Adapted from Launikonis. B. S., et al. (2010) Schematic diagram of a mammalian skeletal muscle sarcomere showing SR (in red) and SOCE (in green) fluxes during EC coupling. Note that the arrows are drawn relative to the size of the respective fluxes. SOCE delivers Ca²⁺ to the junctional space only and cannot replace the role of SR Ca²⁺ release in activating the contractile apparatus. t-sys, t-tubule; tcSR, SR terminal cisternae; lSR, longitudinal SR.

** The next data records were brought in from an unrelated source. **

What follows belongs to an exercise in optimizing a design on an open flow for small area, a short achievable clock period and few clock cycles per item; a production flow would make more cautious choices. The RTL was checked by simulation tests, not by an equivalence proof against the original design. Power and IR drop assume default switching activity.

File: flow/design.v
module bls_eval (
    input  wire         clk,
    input  wire         rst,       
    input  wire         start,     
    input  wire [1:0]   cmd,       
    input  wire [511:0] prog,      
    input  wire [6:0]   plen,      
    input  wire [31:0]  asgin,     
    input  wire [5:0]   nvin,      
    output wire         ready,
    output reg          done,
    output reg          out,
    output reg  [255:0] ttout,
    output reg  [7:0]   efault,
    output reg  [7:0]   einfo
);
    localparam integer K   = 4;           
    localparam integer LGK = 2;
    localparam integer W   = 16;          
    localparam integer LGW = 4;
    localparam integer DS  = 8;           
    localparam integer NE  = W * DS;      
    localparam integer NG  = 64 / K;      
    localparam integer LGG = 6 - LGK;
    localparam integer M   = 2 * K + 1;   
    localparam integer LGC = 8 - LGW;
    localparam [7:0] F_NONE       = 8'h00;
    localparam [7:0] F_BAD_CMD    = 8'h10;
    localparam [7:0] F_TOO_LONG   = 8'h11;
    localparam [7:0] F_BAD_TOKEN  = 8'h12;
    localparam [7:0] F_UNDERFLOW  = 8'h13;
    localparam [7:0] F_FINAL      = 8'h15;
    localparam [7:0] F_NO_VARS    = 8'h16;
    localparam [7:0] F_TT_LARGE   = 8'h17;
    reg            run;             
    reg            tt;              
    reg [31:0]     asg;             
    reg [3:0]      nv;              
    reg [LGG-1:0]  tp;              
    reg [NG-1:0]   tpo;             
    reg [6:0]      sp;              
    reg [2:0]      mode;            
    reg [LGW-1:0]  q;               
    reg [LGC-1:0]  c;               
    reg [NE-1:0]   E;               
    reg            gv;              
    reg            glast;           
    reg [LGG-1:0]  gidx;            
    reg [K-1:0]    k_var, k_not, k_bin, k_bad;    
    reg [2*K-1:0]  k_op;
    reg [5*K-1:0]  k_idx;           
    reg            wpend, wfirst, fin;
    reg [LGW-1:0]  wq;
    reg [LGC-1:0]  wc;
    assign ready = ~run;
    wire is_tt = (cmd == 2'd2);
    reg [8*K-1:0] fgrp;
    reg [K-1:0]   f_var, f_not, f_bin, f_bad;
    reg [6:0]     fpos;
    reg [7:0]     ftk;
    reg           fval;
    always @* begin : comb1
        integer i, t, d, p, pc, g, mm, off, h;
        fgrp = {8*K{1'b0}};
        for (i = 0; i < NG; i = i + 1)
            fgrp = fgrp | ({8*K{tpo[i]}} & prog[8*K*i +: 8*K]);
        for (t = 0; t < K; t = t + 1) begin
            fpos = {tp, t[LGK-1:0]};
            fval = (fpos < plen);
            ftk  = fgrp[8*t +: 8];
            f_var[t] = fval && (ftk[7:5] == 3'b000);
            f_not[t] = fval && (ftk == 8'h80);
            f_bin[t] = fval && (ftk[4:0] == 5'd0) && (ftk[7:5] != 3'b000) && !ftk[7];
            f_bad[t] = fval && (ftk[7:5] != 3'b000) && !(ftk[4:0] == 5'd0 && ftk[7:5] <= 3'b100);
        end
    end
    wire [6:0]     lm1   = plen - 7'd1;
    wire [LGG-1:0] lastg = (plen == 7'd0) ? {LGG{1'b0}} : lm1[5:LGK];
    wire           flast = (tp == lastg);
    reg [K-1:0]   k_ev;
    reg [8*K-1:0] k_bp;             
    reg [4:0]     tix;
    reg [2:0]     tbp;
    always @* begin : comb2
        integer i, t, d, p, pc, g, mm, off, h;
        for (t = 0; t < K; t = t + 1) begin
            tix = k_idx[5*t +: 5];
            k_ev[t] = asg[tix];
            tbp = nv[2:0] - 3'd1 - tix[2:0];
            for (i = 0; i < 8; i = i + 1)
                k_bp[8*t + i] = ({1'b0, tix} < {2'b0, nv}) && (tbp == i);
        end
    end
    reg [K-1:0] flt;
    reg        anyflt, fltbad;
    reg [6:0]  fltpos;
    reg        ovf;
    reg [2*K:0] dsel;               
    reg        fin1;                
    reg [2*K:0] pfo [0:K];
    reg [K:0]   nva, nbi;
    reg [K+1:0] spd;                
    reg [K:0]   hi;                 
    wire [7:0]  cap = DS << mode;
    always @* begin : ctl
        integer t, u, a, b, j, pc;
        for (j = 0; j <= K + 1; j = j + 1) spd[j] = (sp == j);
        for (j = 0; j <= K; j = j + 1) hi[j] = ({1'b0, sp} + j > cap);
        for (t = 0; t <= K; t = t + 1) begin
            nva = {(K+1){1'b0}};
            nbi = {(K+1){1'b0}};
            for (a = 0; a < (1 << t); a = a + 1) begin
                pc = 0;
                for (u = 0; u < t; u = u + 1) pc = pc + ((a >> u) & 1);
                if ((k_var & ((1 << t) - 1)) == a) nva[pc] = 1'b1;
                if ((k_bin & ((1 << t) - 1)) == a) nbi[pc] = 1'b1;
            end
            pfo[t] = {(2*K+1){1'b0}};
            for (a = 0; a <= t; a = a + 1)
                for (b = 0; b <= t; b = b + 1)
                    pfo[t][a - b + K] = pfo[t][a - b + K] | (nva[a] & nbi[b]);
        end
        dsel = pfo[K];
        for (t = 0; t < K; t = t + 1) begin
            flt[t] = k_bad[t];
            for (j = 0; j <= t; j = j + 1)
                if (spd[j] && pfo[t][K - j] && (k_not[t] || k_bin[t])) flt[t] = 1'b1;
            for (j = 0; j <= t + 1; j = j + 1)
                if (j <= K + 1 && 1 - j >= -t && spd[j] && pfo[t][K + 1 - j] && k_bin[t]) flt[t] = 1'b1;
        end
        anyflt = 1'b0;
        fltbad = 1'b0;
        fltpos = 7'd0;
        for (t = K - 1; t >= 0; t = t - 1)
            if (flt[t]) begin
                anyflt = 1'b1;
                fltbad = k_bad[t];
                fltpos = {gidx, t[LGK-1:0]};
            end
        ovf = 1'b0;
        for (t = 1; t <= K; t = t + 1)
            for (j = 1; j <= t; j = j + 1)
                if (pfo[t][K + j] && hi[j]) ovf = 1'b1;
        fin1 = 1'b0;
        for (j = 0; j <= K + 1; j = j + 1)
            if (1 - j >= -K && spd[j] && dsel[K + 1 - j]) fin1 = 1'b1;
    end
    reg [6:0] sn;
    always @* begin : spnext
        integer d;
        sn = sp;
        for (d = -K; d <= K; d = d + 1)
            if (dsel[d + K]) sn = sp + d[6:0];
    end
    reg [LGW-1:0] mmask;            
    always @* begin : comb5
        integer i, t, d, p, pc, g, mm, off, h;
        for (i = 0; i < LGW; i = i + 1) mmask[i] = (i < mode);
    end
    reg [7:0]     rsel;
    always @* begin : comb6
        integer i, t, d, p, pc, g, mm, off, h;
        for (i = 0; i < 8; i = i + 1)
            if (i >= LGW) rsel[i] = c[i - LGW];
            else          rsel[i] = mmask[i] & q[i];
    end
    reg [K-1:0]     v_com;
    reg [K*LGW-1:0] v_lb;
    always @* begin : comb7
        integer i, t, d, p, pc, g, mm, off, h;
        for (t = 0; t < K; t = t + 1) begin
            v_com[t] = tt ? |(k_bp[8*t +: 8] & rsel) : k_ev[t];
            for (i = 0; i < LGW; i = i + 1)
                v_lb[t*LGW + i] = tt & k_bp[8*t + i] & ~mmask[i];
        end
    end
    wire [W*(K+1)-1:0] F;           
    genvar l;
    generate
        for (l = 0; l < W; l = l + 1) begin : lane
            reg [M-1:0] V [0:K];
            reg         v;
            integer a, b, j;
            always @* begin
                for (j = 0; j < M; j = j + 1)
                    V[0][j] = (l*DS + j < NE) ? E[l*DS + j] : 1'b0;
                for (a = 0; a < K; a = a + 1) begin
                    v = v_com[a];
                    for (b = 0; b < LGW; b = b + 1)
                        if ((l >> b) & 1) v = v | v_lb[a*LGW + b];
                    if (k_var[a]) begin
                        V[a+1][0] = v;
                        for (j = 1; j < M; j = j + 1) V[a+1][j] = V[a][j-1];
                    end else if (k_bin[a]) begin
                        case (k_op[2*a +: 2])
                            2'd1:    V[a+1][0] = V[a][1] & V[a][0];
                            2'd2:    V[a+1][0] = V[a][1] | V[a][0];
                            default: V[a+1][0] = V[a][1] ^ V[a][0];
                        endcase
                        for (j = 1; j < M - 1; j = j + 1) V[a+1][j] = V[a][j+1];
                        V[a+1][M-1] = 1'b0;
                    end else if (k_not[a]) begin
                        V[a+1] = V[a];
                        V[a+1][0] = ~V[a][0];
                    end else begin
                        V[a+1] = V[a];
                    end
                end
            end
            assign F[l*(K+1) +: K+1] = V[K][K:0];
        end
    endgenerate
    reg [NE-1:0] En;
    always @* begin : comb8
        integer i, t, d, p, pc, g, mm, off, h;
        for (g = 0; g < NE; g = g + 1) begin
            En[g] = 1'b0;
            for (d = -K; d <= K; d = d + 1)
                if (g - d >= 0 && g - d < NE)
                    En[g] = En[g] | (dsel[d + K] & E[g - d]);
            for (mm = 0; mm <= LGW; mm = mm + 1) begin
                off = g % (DS << mm);
                h   = (g - off) / DS;
                if (mode == mm && off <= K) En[g] = F[h*(K+1) + off];
            end
        end
    end
    reg [W-1:0] resb;
    always @* begin : comb9
        integer i, t, d, p, pc, g, mm, off, h;
        for (i = 0; i < W; i = i + 1)
            resb[i] = E[(i & ~mmask) * DS];
    end
    reg [7:0] nmask;                
    always @* begin : comb10
        integer i, t, d, p, pc, g, mm, off, h;
        for (i = 0; i < 8; i = i + 1) nmask[i] = (i < nv);
    end
    wire [LGW-1:0] qmax  = mmask & nmask[LGW-1:0];
    wire [LGC-1:0] cmax  = nmask[7:LGW];
    wire           lastq = (q == qmax);
    wire           lastp = lastq && (c == cmax);
    wire           first = (q == {LGW{1'b0}}) && (c == {LGC{1'b0}});
    wire exec    = run && gv;
    wire restart = exec && !anyflt && tt && ovf && (mode != LGW);
    wire pend    = exec && !anyflt && !restart && glast;    
    wire ok      = pend && fin1;
    always @(posedge clk) begin
        E <= En;
    end
    genvar r;
    generate
        for (r = 0; r < 256; r = r + 1) begin : ttbit
            wire wr = (wc == (r / W)) && ((((r % W) & mmask) == wq)) &&
                      ((r >= W) || (((r % W) & ~nmask) == 0));
            always @(posedge clk) begin
                if (rst)
                    ttout[r] <= 1'b0;
                else if (wpend && wr)
                    ttout[r] <= resb[r % W];
                else if (wpend && wfirst)
                    ttout[r] <= 1'b0;
            end
        end
    endgenerate
    always @(posedge clk) begin : seq
        integer t;
        if (rst) begin
            run    <= 1'b0;
            done   <= 1'b0;
            out    <= 1'b0;
            efault <= F_NONE;
            einfo  <= 8'd0;
            tp     <= {LGG{1'b0}};
            tpo    <= {{(NG-1){1'b0}}, 1'b1};
            gv     <= 1'b0;
            sp     <= 7'd0;
            wpend  <= 1'b0;
            fin    <= 1'b0;
        end else begin
            done  <= 1'b0;
            wpend <= 1'b0;
            fin   <= 1'b0;
            k_var <= f_var; k_not <= f_not; k_bin <= f_bin; k_bad <= f_bad;
            for (t = 0; t < K; t = t + 1) begin
                k_op[2*t +: 2]  <= fgrp[8*t+5 +: 2];
                k_idx[5*t +: 5] <= fgrp[8*t +: 5];
            end
            gidx  <= tp;
            glast <= flast;
            tp    <= flast ? {LGG{1'b0}} : tp + 1'b1;
            tpo   <= flast ? {{(NG-1){1'b0}}, 1'b1} : {tpo[NG-2:0], 1'b0};
            if (!run) begin
                tp  <= {LGG{1'b0}};
                tpo <= {{(NG-1){1'b0}}, 1'b1};
                gv  <= 1'b0;
                sp  <= 7'd0;
                asg <= asgin;
                nv  <= nvin[3:0];
                if (start) begin
                    tt   <= is_tt;
                    mode <= is_tt ? 3'd0 : LGW[2:0];
                    q    <= {LGW{1'b0}};
                    c    <= {LGC{1'b0}};
                    if (cmd == 2'd3) begin
                        efault <= F_BAD_CMD;
                        einfo  <= {6'd0, cmd};
                        done   <= 1'b1;
                    end else if (is_tt && nvin == 6'd0) begin
                        efault <= F_NO_VARS;
                        einfo  <= 8'd0;
                        done   <= 1'b1;
                    end else if (is_tt && nvin > 6'd8) begin
                        efault <= F_TT_LARGE;
                        einfo  <= {2'd0, nvin};
                        done   <= 1'b1;
                    end else if (plen > 7'd64) begin
                        efault <= F_TOO_LONG;
                        einfo  <= {1'b0, plen};
                        done   <= 1'b1;
                    end else begin
                        run <= 1'b1;
                        gv  <= 1'b1;
                        tp  <= flast ? {LGG{1'b0}} : {{(LGG-1){1'b0}}, 1'b1};
                        tpo <= flast ? {{(NG-1){1'b0}}, 1'b1} : {{(NG-2){1'b0}}, 2'b10};
                    end
                end
            end else if (fin) begin
                efault <= F_NONE;
                einfo  <= 8'd0;
                done   <= 1'b1;
                run    <= 1'b0;
                tp     <= {LGG{1'b0}};
                tpo    <= {{(NG-1){1'b0}}, 1'b1};
            end else if (exec) begin
                sp <= sn;
                if (anyflt) begin
                    efault <= fltbad ? F_BAD_TOKEN : F_UNDERFLOW;
                    einfo  <= {1'b0, fltpos};
                    done   <= 1'b1;
                    run    <= 1'b0;
                    tp     <= {LGG{1'b0}};
                    tpo    <= {{(NG-1){1'b0}}, 1'b1};
                end else if (restart) begin
                    mode <= mode + 3'd1;
                    sp   <= 7'd0;
                    gv   <= 1'b0;
                    tp   <= {LGG{1'b0}};
                    tpo  <= {{(NG-1){1'b0}}, 1'b1};
                end else if (pend) begin
                    sp <= 7'd0;
                    if (!fin1) begin
                        efault <= F_FINAL;
                        einfo  <= {1'b0, sn};
                        done   <= 1'b1;
                        run    <= 1'b0;
                        tp     <= {LGG{1'b0}};
                        tpo    <= {{(NG-1){1'b0}}, 1'b1};
                    end else if (!tt) begin
                        out    <= F[0];
                        efault <= F_NONE;
                        einfo  <= 8'd0;
                        done   <= 1'b1;
                        run    <= 1'b0;
                        tp     <= {LGG{1'b0}};
                        tpo    <= {{(NG-1){1'b0}}, 1'b1};
                    end else begin
                        wpend  <= 1'b1;
                        wq     <= q;
                        wc     <= c;
                        wfirst <= first;
                        if (lastp) begin
                            fin <= 1'b1;
                            gv  <= 1'b0;
                        end else if (lastq) begin
                            q <= {LGW{1'b0}};
                            c <= c + 1'b1;
                        end else begin
                            q <= q + 1'b1;
                        end
                    end
                end
            end else begin
                gv <= 1'b1;
            end
        end
    end
endmodule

However, an increasing number of studies have shown evidence of SOCE involvement in limiting muscle fatigue. Although fatigue being a very complex phenomenon not fully understood, SOCE would act at 2 levels 1) it would balance Ca²⁺ efflux from cytoplasm that occurs during prolonged excitation contraction because of NCX and PMCA activity and 2) as ionic conditions (such as Ca²⁺ precipitation due to increased inorganic phosphate) are altered under strenuous stimulations, SOCE would compensate the decreased ability to SR for taking up Ca²⁺ (Cully and Launikonis 2013). These considerations are consistent with muscular weakness and myopathies that characterize human patients harboring loss-of-function mutations in either orai1 or stim1 gene (Lacruz and Feske 2015). Moreover, one common feature of global and muscle specific STIM1 KO mice (Stiber, Hawkins et al. 2008, Li, Finch et al. 2012) or dominant negative Orai1 mice (Wei-Lapierre, Carrell et al. 2013) is an increase susceptibility to fatigue demonstrated by in vivo endurance test as well as ex vivo assays on muscle fibers. Measurements with muscle fibers from heterozygous Stim^-/+ or Orai1 dominant negative mice show comparable phenotype with decreased force production associated with decreased Ca²⁺ transients compared to WT upon tetanic stimulations (Stiber, Hawkins et al.

2008, Wei-Lapierre, Carrell et al. 2013). However, as mentioned previously SOCE is implicated in muscle development as humans and animals with impaired SOCE show decreased muscle weight associated in some instances with features of myopathy. In such conditions, it is difficult to assign the increased muscle weakness and susceptibility to fatigue to impaired muscle development or altered muscle function. To definitively resolve this question, Carrell and co-workers evaluated muscle force and fatigue in tamoxifen-inducible, muscle-specific Orai1 KO mice (Carrell, Coppola et al. 2016). At 4 month of age, mice were injected with tamoxifen and Orai1 transcript and SOCE efficiency assessed one month later. In these conditions, SOCE was decreased by 80% without any alteration in muscle structure (CSA, fiber type distribution, MyHC content). Interestingly, tamoxifen-injected mice behaved similarly to control during endurance tests and results from ex-vivo measurements of force production on isolated muscle were comparable between KO and WT. As the defective phenotype with increased susceptibility to fatigue identified in constitutive Orai1 KO mice was not recapitulated in adult mice after acute Orai1 deletion, it is likely that muscle fatigue associated with impaired SOCE (both in mice and human) is due to muscle developmental malformations rather than defective Ca²⁺ handling and more precisely SR refilling.